Figure 3.

Effect of a CAMKII inhibitor on wound-induced migration facilitated by the expression of human influenza hemagglutinin (HA)-hCD38. (A,B) Human embryonic kidney 293T (HEK293T) cells grown on plastic dishes were transfected with HA-hCD38 complementary DNA (cDNA) constructs. One day after transfection, a cell-free area was formed by scratching the plastic dishes, and they were treated with 0.1% dimethyl sulfoxide (DMSO) solution (control, A) or with 1 µM KN-62, a CaM kinase inhibitor, dissolved in 0.1% DMSO solution (B). At 24 h after scratching, they were fixed, permeabilized, and stained with HA monoclonal antibody (mAb). The right panels are merged images of fluorescent (Left) and phase-contrast (Middle) pictures. Scale bar, 100 µm. (C) Quantification of cell migration using the monolayer wound healing assay.

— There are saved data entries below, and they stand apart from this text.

File: src/hw/sp_defines.vh
// Register map, field positions, reset values and timing counts of the serial port.
`ifndef SP_DEFINES_VH
`define SP_DEFINES_VH
// ==========================================================
// Register offsets
`define SP_OFF_CTRL   8'h00
`define SP_OFF_STAT   8'h04
`define SP_OFF_TXD    8'h08
`define SP_OFF_RXD    8'h0C
`define SP_OFF_DIV    8'h10
`define SP_OFF_PORT   8'h14
// ==========================================================
// Control register fields
`define SP_C_TIE      7
`define SP_C_RIE      6
`define SP_C_TE       5
`define SP_C_RE       4
`define SP_C_PAREN    3
`define SP_C_TX_END_IRQ_ENABLE     2
`define SP_C_SYNC     1
`define SP_C_EXTCLK   0
// ==========================================================
// Status register fields
`define SP_S_TX_BUFFER_EMPTY_FLAG     7
`define SP_S_RX_BUFFER_FULL_FLAG     6
`define SP_S_OVERRUN_FLAG     5
`define SP_S_FER      4
`define SP_S_PER      3
`define SP_S_TX_COMPLETE_FLAG     2
// ==========================================================
// Port register fields and reset values
`define SP_P_DATA     0
`define SP_P_DIR      1
`define SP_CTRL_RST   8'h00
`define SP_PORT_RST   2'h0
`define SP_DIV_RST    16'h0103
// ==========================================================
// Bit timing in base clock ticks and frame indices
`define SP_TICK_LAST  4'hF
`define SP_MID_TICK   4'h7
`define SP_PH_IDLE    4'hF
`define SP_PH_FALL    4'hF
`define SP_PH_RISE    4'h7
`define SP_SYNC_LAST  4'h8
`define SP_RX_LAST    4'h7
`define SP_STOP_NP    4'h9
`define SP_STOP_P     4'hA
`define SP_PAR_IDX    4'h9
`endif

File: src/hw/sp_serial_port.v
// Serial port with APB registers, async and clocked sync modes and four request lines.
`timescale 1ns/1ps
`include "sp_defines.vh"

module sp_serial_port #(
    parameter DIV_W = 16
) (
    // Clock and reset.
    input  wire        mclk,
    input  wire        rst,
    // APB slave.
    input  wire        psel,
    input  wire        penable,
    input  wire        pwrite,
    input  wire [7:0]  paddr,
    input  wire [31:0] pwdata,
    output reg  [31:0] prdata,
    output wire        pready,
    output wire        pslverr,
    // Serial line pins.
    input  wire        rxd_in,
    output wire        txd_out,
    output wire        txd_oe,
    input  wire        sclk_in,
    output wire        sclk_out,
    output wire        sclk_oe,
    // Request lines to the interrupt controller.
    output wire        tx_end_irq,
    output wire        rx_error_irq,
    output wire        rx_full_irq,
    output wire        tx_empty_irq,
    output reg  [2:0]  irq_rank
);
    // ==========================================================
    // Declarations
    reg  [7:0]       serial_control_reg;
    reg  [1:0]       port_reg;
    reg  [DIV_W-1:0] divisor;
    reg  [7:0]       tx_data_reg;
    reg  [7:0]       rx_data_reg;
    reg  [7:0]       tx_shift_reg;
    reg  [7:0]       rx_shift_reg;
    reg              tx_buffer_empty_flag;
    reg              tx_complete_flag;
    reg              rx_buffer_full_flag;
    reg              overrun_flag;
    reg              framing_err_flag;
    reg              parity_err_flag;
    reg              rxd_s1, rxd_s2;
    reg              sclk_s1, sclk_s2, sclk_d;
    reg  [3:0]       sclk_ph;
    reg              tx_busy, tx_cont, tx_line;
    reg  [3:0]       tx_idx, tx_cnt;
    reg              rx_busy, rx_par, rx_fin, rx_fe, rx_pe;
    reg  [3:0]       rx_idx, rx_cnt;
    wire             tick;
    wire             tx_irq_enable     = serial_control_reg[`SP_C_TIE];
    wire             rx_irq_enable     = serial_control_reg[`SP_C_RIE];
    wire             tx_enable         = serial_control_reg[`SP_C_TE];
    wire             rx_enable         = serial_control_reg[`SP_C_RE];
    wire             par_en            = serial_control_reg[`SP_C_PAREN];
    wire             tx_end_irq_enable = serial_control_reg[`SP_C_TX_END_IRQ_ENABLE];
    wire             sync_mode         = serial_control_reg[`SP_C_SYNC];
    wire             ext_clk           = serial_control_reg[`SP_C_EXTCLK];
    wire             port_data_bit     = port_reg[`SP_P_DATA];
    wire             port_dir_bit      = port_reg[`SP_P_DIR];
    wire             err_any = overrun_flag | framing_err_flag | parity_err_flag;
    wire [3:0]       stop_idx = par_en ? `SP_STOP_P : `SP_STOP_NP;

    // ==========================================================
    // Address decode, shared by the error answer and the write path.
    function addr_hit;
        input [7:0] a;
        begin
            addr_hit = (a == `SP_OFF_CTRL) || (a == `SP_OFF_STAT) || (a == `SP_OFF_TXD) ||
                       (a == `SP_OFF_RXD) || (a == `SP_OFF_DIV) || (a == `SP_OFF_PORT);
        end
    endfunction

    // Async line level for a frame index: start, data LSB first, even parity, stop.
    function tx_bit_val;
        input [3:0] idx;
        input [7:0] data;
        input       pen;
        reg   [7:0] sh;
        begin
            sh = data >> (idx - 4'h1);
            if (idx == 4'h0)
                tx_bit_val = 1'b0;
            else if (idx <= `SP_SYNC_LAST)
                tx_bit_val = sh[0];
            else if (pen && idx == `SP_PAR_IDX)
                tx_bit_val = ^data;
            else
                tx_bit_val = 1'b1;
        end
    endfunction

    // ==========================================================
    // APB access
    wire acc    = psel & penable;
    wire wr     = acc & pwrite & addr_hit(paddr);
    wire wr_ctl = wr & (paddr == `SP_OFF_CTRL);
    wire wr_st  = wr & (paddr == `SP_OFF_STAT);
    wire wr_tx  = wr & (paddr == `SP_OFF_TXD);
    // Zero wait states: read data is captured during the setup cycle.
    assign pready  = 1'b1;
    assign pslverr = acc & ~addr_hit(paddr);

    // Read data is registered in the setup phase; unmapped reads return zero.
    always @(posedge mclk or posedge rst) begin
        if (rst) begin
            prdata <= 32'h00000000;
        end else if (psel & ~penable & ~pwrite) begin
            case (paddr)
                `SP_OFF_CTRL: prdata <= {24'h000000, serial_control_reg};
                `SP_OFF_STAT: prdata <= {24'h000000, tx_buffer_empty_flag, rx_buffer_full_flag,
                                         overrun_flag, framing_err_flag, parity_err_flag,
                                         tx_complete_flag, 2'h0};
                `SP_OFF_TXD:  prdata <= {24'h000000, tx_data_reg};
                `SP_OFF_RXD:  prdata <= {24'h000000, rx_data_reg};
                `SP_OFF_DIV:  prdata <= {{(32-DIV_W){1'b0}}, divisor};
                `SP_OFF_PORT: prdata <= {30'h00000000, port_reg};
                default:      prdata <= 32'h00000000;
            endcase
        end
    end

    // Plain software registers.
    always @(posedge mclk or posedge rst) begin
        if (rst) begin
            serial_control_reg <= `SP_CTRL_RST;
            port_reg           <= `SP_PORT_RST;
            divisor            <= `SP_DIV_RST;
            tx_data_reg        <= 8'h00;
        end else begin
            if (wr_ctl)
                serial_control_reg <= pwdata[7:0];
            if (wr & (paddr == `SP_OFF_PORT))
                port_reg <= pwdata[1:0];
            if (wr & (paddr == `SP_OFF_DIV))
                divisor <= pwdata[DIV_W-1:0];
            if (wr_tx)
                tx_data_reg <= pwdata[7:0];  // Taken in any flag state; unsent byte is lost.
        end
    end

    // ==========================================================
    // Base clock and pin synchronisers
    sp_baud_gen #(
        .DIV_W   (DIV_W)
    ) u_baud (
        .mclk    (mclk),
        .rst     (rst),
        .divisor (divisor),
        .tick    (tick)
    );

    // Two stages before any logic; sclk_d only delays the second stage for edges.
    always @(posedge mclk or posedge rst) begin
        if (rst) begin
            rxd_s1  <= 1'b1;
            rxd_s2  <= 1'b1;
            sclk_s1 <= 1'b1;
            sclk_s2 <= 1'b1;
            sclk_d  <= 1'b1;
        end else begin
            rxd_s1  <= rxd_in;
            rxd_s2  <= rxd_s1;
            sclk_s1 <= sclk_in;
            sclk_s2 <= sclk_s1;
            sclk_d  <= sclk_s2;
        end
    end

    // Internal sync clock: low for ticks 0-7, high for 8-15, parked high when idle.
    wire int_run = sync_mode & ~ext_clk & (tx_busy | (rx_enable & ~tx_enable));
    always @(posedge mclk or posedge rst) begin
        if (rst)
            sclk_ph <= `SP_PH_IDLE;
        else if (~int_run)
            sclk_ph <= `SP_PH_IDLE;
        else if (tick)
            sclk_ph <= sclk_ph + 4'h1;
    end
    wire sclk_fall = ext_clk ? (sclk_d & ~sclk_s2) : (int_run & tick & sclk_ph == `SP_PH_FALL);
    wire sclk_rise = ext_clk ? (~sclk_d & sclk_s2) : (int_run & tick & sclk_ph == `SP_PH_RISE);
    assign sclk_out = sclk_ph[3];
    assign sclk_oe  = sync_mode & ~ext_clk;

    // ==========================================================
    // Transmitter
    // Start and continuation both require new data and, in sync mode, no receive error.
    wire can_load  = ~tx_buffer_empty_flag & ~(sync_mode & err_any);
    wire a_end     = tx_busy & ~sync_mode & tick & (tx_cnt == `SP_TICK_LAST);
    wire a_stop    = a_end & ((tx_idx + 4'h1) == stop_idx);
    wire s_end     = tx_busy & sync_mode & sclk_rise & (tx_idx == `SP_SYNC_LAST);
    wire tx_start  = tx_enable & ~tx_busy & can_load;
    wire tx_load   = tx_start | (tx_enable & (a_stop | s_end) & can_load);
    wire tx_done   = tx_enable & (a_stop | s_end) & ~can_load;

    always @(posedge mclk or posedge rst) begin
        if (rst) begin
            tx_busy      <= 1'b0;
            tx_cont      <= 1'b0;
            tx_line      <= 1'b1;
            tx_idx       <= 4'h0;
            tx_cnt       <= 4'h0;
            tx_shift_reg <= 8'h00;
        end else if (~tx_enable) begin
            // Whatever the state, the transmitter drops back to mark.
            tx_busy <= 1'b0;
            tx_cont <= 1'b0;
            tx_line <= 1'b1;
            tx_idx  <= 4'h0;
            tx_cnt  <= 4'h0;
        end else begin
            if (tx_load)
                tx_shift_reg <= tx_data_reg;
            if (tx_start) begin
                tx_busy <= 1'b1;
                tx_idx  <= 4'h0;
                tx_cnt  <= 4'h0;
                if (~sync_mode)
                    tx_line <= 1'b0;
            end else if (tx_busy & ~sync_mode & tick) begin
                if (tx_cnt != `SP_TICK_LAST) begin
                    tx_cnt <= tx_cnt + 4'h1;
                end else if (tx_idx == stop_idx) begin
                    tx_cnt  <= 4'h0;
                    tx_cont <= 1'b0;
                    tx_idx  <= 4'h0;
                    tx_busy <= tx_cont;
                    tx_line <= ~tx_cont;
                end else begin
                    // Data was checked on entering the stop bit; the stop bit itself goes out unchanged.
                    tx_cnt  <= 4'h0;
                    tx_idx  <= tx_idx + 4'h1;
                    tx_line <= tx_bit_val(tx_idx + 4'h1, tx_shift_reg, par_en);
                    if (a_stop)
                        tx_cont <= can_load;
                end
            end else if (tx_busy & sync_mode) begin
                // Data changes on the falling edge; after the MSB the line holds it.
                if (sclk_fall & (tx_idx != `SP_SYNC_LAST)) begin
                    tx_line <= tx_shift_reg[tx_idx[2:0]];
                    tx_idx  <= tx_idx + 4'h1;
                end else if (s_end) begin
                    tx_idx  <= 4'h0;
                    tx_busy <= can_load;
                end
            end
        end
    end

    // Port data and direction replace the serial function while tx is disabled.
    assign txd_out = tx_enable ? tx_line : port_data_bit;
    assign txd_oe  = tx_enable | port_dir_bit;

    // ==========================================================
    // Receiver
    // A low level at a tick starts a frame, so a break keeps producing frames.
    always @(posedge mclk or posedge rst) begin
        if (rst) begin
            rx_busy      <= 1'b0;
            rx_idx       <= 4'h0;
            rx_cnt       <= 4'h0;
            rx_par       <= 1'b0;
            rx_fin       <= 1'b0;
            rx_fe        <= 1'b0;
            rx_pe        <= 1'b0;
            rx_shift_reg <= 8'h00;
        end else begin
            rx_fin <= 1'b0;
            if (~rx_enable) begin
                // Only the sequencer resets; the flags are kept.
                rx_busy <= 1'b0;
                rx_idx  <= 4'h0;
            end else if (sync_mode) begin
                // Sync mode samples on the rising edge of the serial clock.
                if (sclk_rise) begin
                    rx_shift_reg <= {rxd_s2, rx_shift_reg[7:1]};
                    rx_idx       <= (rx_idx == `SP_RX_LAST) ? 4'h0 : rx_idx + 4'h1;
                    rx_fin       <= (rx_idx == `SP_RX_LAST);
                    rx_fe        <= 1'b0;
                    rx_pe        <= 1'b0;
                end
            end else if (tick) begin
                if (~rx_busy) begin
                    if (~rxd_s2) begin
                        rx_busy <= 1'b1;  // Aligned to the start fall on the base clock.
                        rx_idx  <= 4'h0;
                        rx_cnt  <= 4'h0;
                    end
                end else begin
                    rx_cnt <= rx_cnt + 4'h1;
                    if (rx_cnt == `SP_MID_TICK) begin  // Eighth tick: mid-bit sample.
                        rx_idx <= rx_idx + 4'h1;
                        if (rx_idx == 4'h0) begin
                            rx_busy <= ~rxd_s2;
                            rx_par  <= 1'b0;
                        end else if (rx_idx <= `SP_SYNC_LAST) begin
                            rx_shift_reg <= {rxd_s2, rx_shift_reg[7:1]};
                            rx_par       <= rx_par ^ rxd_s2;
                        end else if (par_en & (rx_idx == `SP_PAR_IDX)) begin
                            rx_par <= rx_par ^ rxd_s2;
                        end else begin
                            // A stop bit at zero, as in a break, is a framing error.
                            rx_busy <= 1'b0;
                            rx_fin  <= 1'b1;
                            rx_fe   <= ~rxd_s2;
                            rx_pe   <= par_en & rx_par;
                        end
                    end
                end
            end
        end
    end

    // ==========================================================
    // Status flags: a hardware set wins over a software write of zero.
    wire clr_tx_buffer_empty_flag = wr_st & ~pwdata[`SP_S_TX_BUFFER_EMPTY_FLAG];
    wire ovr      = rx_fin & rx_buffer_full_flag;
    always @(posedge mclk or posedge rst) begin
        if (rst) begin
            tx_buffer_empty_flag <= 1'b1;
            tx_complete_flag     <= 1'b1;
            rx_buffer_full_flag  <= 1'b0;
            overrun_flag         <= 1'b0;
            framing_err_flag     <= 1'b0;
            parity_err_flag      <= 1'b0;
            rx_data_reg          <= 8'h00;
        end else begin
            // Disabled transmitter holds empty at one; a load sets it.
            if (~tx_enable | tx_load)
                tx_buffer_empty_flag <= 1'b1;
            else if (clr_tx_buffer_empty_flag)
                tx_buffer_empty_flag <= 1'b0;
            if (tx_done)
                tx_complete_flag <= 1'b1;
            else if (tx_load | (wr_st & ~pwdata[`SP_S_TX_COMPLETE_FLAG]))
                tx_complete_flag <= 1'b0;
            // Overrun keeps full at one and drops the byte.
            if (ovr)
                overrun_flag <= 1'b1;
            else if (wr_st & ~pwdata[`SP_S_OVERRUN_FLAG])
                overrun_flag <= 1'b0;
            if (rx_fin & rx_fe)
                framing_err_flag <= 1'b1;
            else if (wr_st & ~pwdata[`SP_S_FER])
                framing_err_flag <= 1'b0;
            if (rx_fin & rx_pe)
                parity_err_flag <= 1'b1;
            else if (wr_st & ~pwdata[`SP_S_PER])
                parity_err_flag <= 1'b0;
            // Without overrun the byte is copied; full only sets when error-free.
            if (rx_fin & ~ovr)
                rx_data_reg <= rx_shift_reg;
            if (rx_fin & ~ovr & ~rx_fe & ~rx_pe)
                rx_buffer_full_flag <= 1'b1;
            else if (wr_st & ~pwdata[`SP_S_RX_BUFFER_FULL_FLAG])
                rx_buffer_full_flag <= 1'b0;
        end
    end

    // ==========================================================
    // Request lines: level outputs, flag AND enable.
    assign tx_empty_irq = tx_buffer_empty_flag & tx_irq_enable;
    assign tx_end_irq   = tx_complete_flag & tx_end_irq_enable;
    assign rx_full_irq  = rx_buffer_full_flag & rx_irq_enable;
    assign rx_error_irq = err_any & rx_irq_enable;

    // Highest pending request: 4 rx error, 3 rx full, 2 tx empty, 1 tx end, 0 none.
    always @* begin
        if (rx_error_irq)
            irq_rank = 3'h4;
        else if (rx_full_irq)
            irq_rank = 3'h3;
        else if (tx_empty_irq)
            irq_rank = 3'h2;
        else if (tx_end_irq)
            irq_rank = 3'h1;
        else
            irq_rank = 3'h0;
    end
endmodule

The degree of migration was expressed as a reduction of the cell-free area by occupied cells. Each bar corresponds to 293T cells transfected with (green bars) or without (yellow bars) 1 µM of KN-62 (+KN). Each bar is the mean ± standard error of the mean (SEM) in seven experiments. Two-way ANOVA, F_3,7 = 7.98, p = 0.0001. A significant difference was seen in the conditions of CD38 transfection and KN treatment, but no significant interaction between transfection of CD38 and treatment with KN-62 was observed (p = 0.18). Bonferroni’s post hoc analysis revealed a significant difference from the KN-free control value (*p < 0.05).